La falta de un núcleo familiar sólido es lo que le ha vuelto una persona insegura, carente de fuertes vínculos afectivos. Nunca se ha sentido aceptado y amado. Se quedó sin padre a los dos años. Con él tenía un vínculo precioso: jugaba con él, subiéndolo a hombros, y lo llevaba de paseo al monte, donde se levantaba el castillo de su pueblo. Era un niño feliz y radiante, de ojos vivos y frente despejada, como su padre, que se mostraba siempre acogedor y cariñoso con su retoño. Pero con la muerte todo se truncó y los ojos de aquel niño se apagaron. La vida le dio un revés fortísimo a una edad demasiado tierna, y todavía no lo ha podido superar. Todo se torció en su corazón cuando perdió lo que más quería. El mundo de aquel niño se volvió gris. Los vínculos con su madre no eran tan fuertes y, a medida que iba creciendo, se fue distanciando de ella. Así fue sobreviviendo, sin respuestas, hasta que en la adolescencia rompió prácticamente toda relación con su familia y a los dieciséis años se fue de casa.

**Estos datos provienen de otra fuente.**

$ cat config.mk
export PLATFORM = sky130hd
export DESIGN_NAME = rtt_ctrl
export DESIGN_NICKNAME = d
export VERILOG_FILES = /design/src/hw/rtl/rtt_pkg.sv /design/src/hw/rtl/rtt_ctrl.sv
export SDC_FILE = /design/constraint.sdc
export NUM_CORES = 1
export LEC_CHECK = 0
export ABC_AREA = 1
export BUFFER_PORTS_ARGS = -buffer_cell sky130_fd_sc_hd__buf_2
export CAP_MARGIN = 25
export CORE_AREA = 2 2 39 41
export CTS_CLUSTER_DIAMETER = 150
export CTS_CLUSTER_SIZE = 20
export DETAILED_ROUTE_END_ITERATION = 10
export DIE_AREA = 0 0 41 43
export PLACE_DENSITY = 0.68
export SLEW_MARGIN = 10
export SYNTH_ARGS = -nofsm -noshare
export SYNTH_HDL_FRONTEND = slang
export SYNTH_SLANG_ARGS = --single-unit
$ cat constraint.sdc
create_clock -name clk_i -period 1 [get_ports clk_i]
set_input_delay 0.05 -clock clk_i [delete_from_list [all_inputs] [get_ports clk_i]]
set_output_delay 0.05 -clock clk_i [all_outputs]
set_load 0.01 [all_outputs]
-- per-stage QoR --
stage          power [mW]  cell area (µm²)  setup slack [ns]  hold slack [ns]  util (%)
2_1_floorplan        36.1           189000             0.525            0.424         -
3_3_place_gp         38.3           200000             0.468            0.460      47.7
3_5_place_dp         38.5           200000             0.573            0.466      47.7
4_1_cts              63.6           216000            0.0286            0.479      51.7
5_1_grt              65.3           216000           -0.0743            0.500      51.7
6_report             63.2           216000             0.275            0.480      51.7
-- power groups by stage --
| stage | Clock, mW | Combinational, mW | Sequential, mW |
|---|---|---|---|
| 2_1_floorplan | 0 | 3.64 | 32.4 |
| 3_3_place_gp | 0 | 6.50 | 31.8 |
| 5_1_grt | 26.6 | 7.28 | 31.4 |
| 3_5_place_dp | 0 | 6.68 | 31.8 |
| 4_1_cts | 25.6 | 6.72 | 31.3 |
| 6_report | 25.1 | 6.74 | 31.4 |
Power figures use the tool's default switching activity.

Se quedó sin padre porque este murió, y se quedó sin madre pues, al romperse el vínculo con ella, fue otro tipo de muerte. También se alejó de sus hermanos, cortando las relaciones con ellos. Se quedó completamente solo y no supo gestionar tantas rupturas. Ese dolor, ahora, con 65 años, todavía lo siente en lo más profundo de su corazón. Vive aislado de tal manera que se ha creado su propio mundo, una realidad paralela con la que establece una barrera entre él mismo y los demás. Lo que piensa, lo que siente, lo que vive, todo pasa por su percepción subjetiva. Lo que concibe su mente se convierte en su realidad, por encima de lo que pueda experimentar. Y esto genera un desarraigo que en algún momento le ha generado conflictos. Todo es malo, todo es injusto, todo es manipulador. Todo está orquestado para controlar a la persona. Han pasado más de 60 años y sigue, inconscientemente, sumergido en esa nube oscura y en el duelo de aquel día trágico en que perdió a su padre. Quién sabe si el último pensamiento de este fue para su pequeño, al que dejaba desamparado.

Misteriosamente, ha sobrevivido a la angustiosa soledad, pero sin librarse de ese vacío del que sigue huyendo, siempre hacia ninguna parte. En medio de su océano interior, vive agarrado a un madero que lo impulsa por el oleaje, quizás buscando un rumbo, un faro que le ilumine el camino de retorno. Allí está, meciéndose como un náufrago en el vaivén del agua, esperando una luz que lo conduzca a la orilla para volver a empezar. Ojalá algún día rescate toda su existencia. Cuando hay amor, nunca es demasiado tarde. Tengo la esperanza de que algún día algo cambie en él.

Un sueño liberador


Cuando lo vi la última vez me dijo, medio sonriente: «¿Sabes que muchos días sueño que vuelo? Y siento una sensación de plenitud.» Sus ojos chispeaban y su semblante se volvió armónico. Sus labios sonreían y vi un atisbo de nueva vida en él. Por mis convicciones religiosas, creo en la capacidad de regeneración de las personas. Es un potencial que tienen dentro, quizás desconocido para ellas, pero lo tienen. Creo en esa fuerza interior, que el Creador nos ha dado para reiniciar nuestras vidas. A veces no somos capaces de ver la fuerza que hay dentro del ser humano, capaz de llegar a cumbres insospechadas. Me decía, aquel día, que sentía en su mejilla la brisa de las cumbres mientras volaba en sueños. Y, cuanto más se alzaba, más sensación de gozo sentía.

Me pregunto si sus sueños no serán un mecanismo cerebral para que se dé cuenta de que esos vuelos nocturnos hacia el infinito no son otra cosa que la necesidad de trascender de su vacío, de sobrevolar por encima de las dificultades, de elevarse hacia las alturas de su existencia, alejándose de su profundo pozo interior.

Quizás estos sueños simbolizan lo que todos anhelamos: volar despiertos, bien alto, hacia las cumbres divinas. Allí donde todo tiene explicación y sentido, y se abre el corazón a la esperanza. Algo ha empezado: el sueño hace descansar su agitado corazón. Ojalá algún día sienta que cuanto más ame, más y más volará y sentirá una alegría desconocida, porque abrazará la realidad tal como es, y podrá aprender de ella.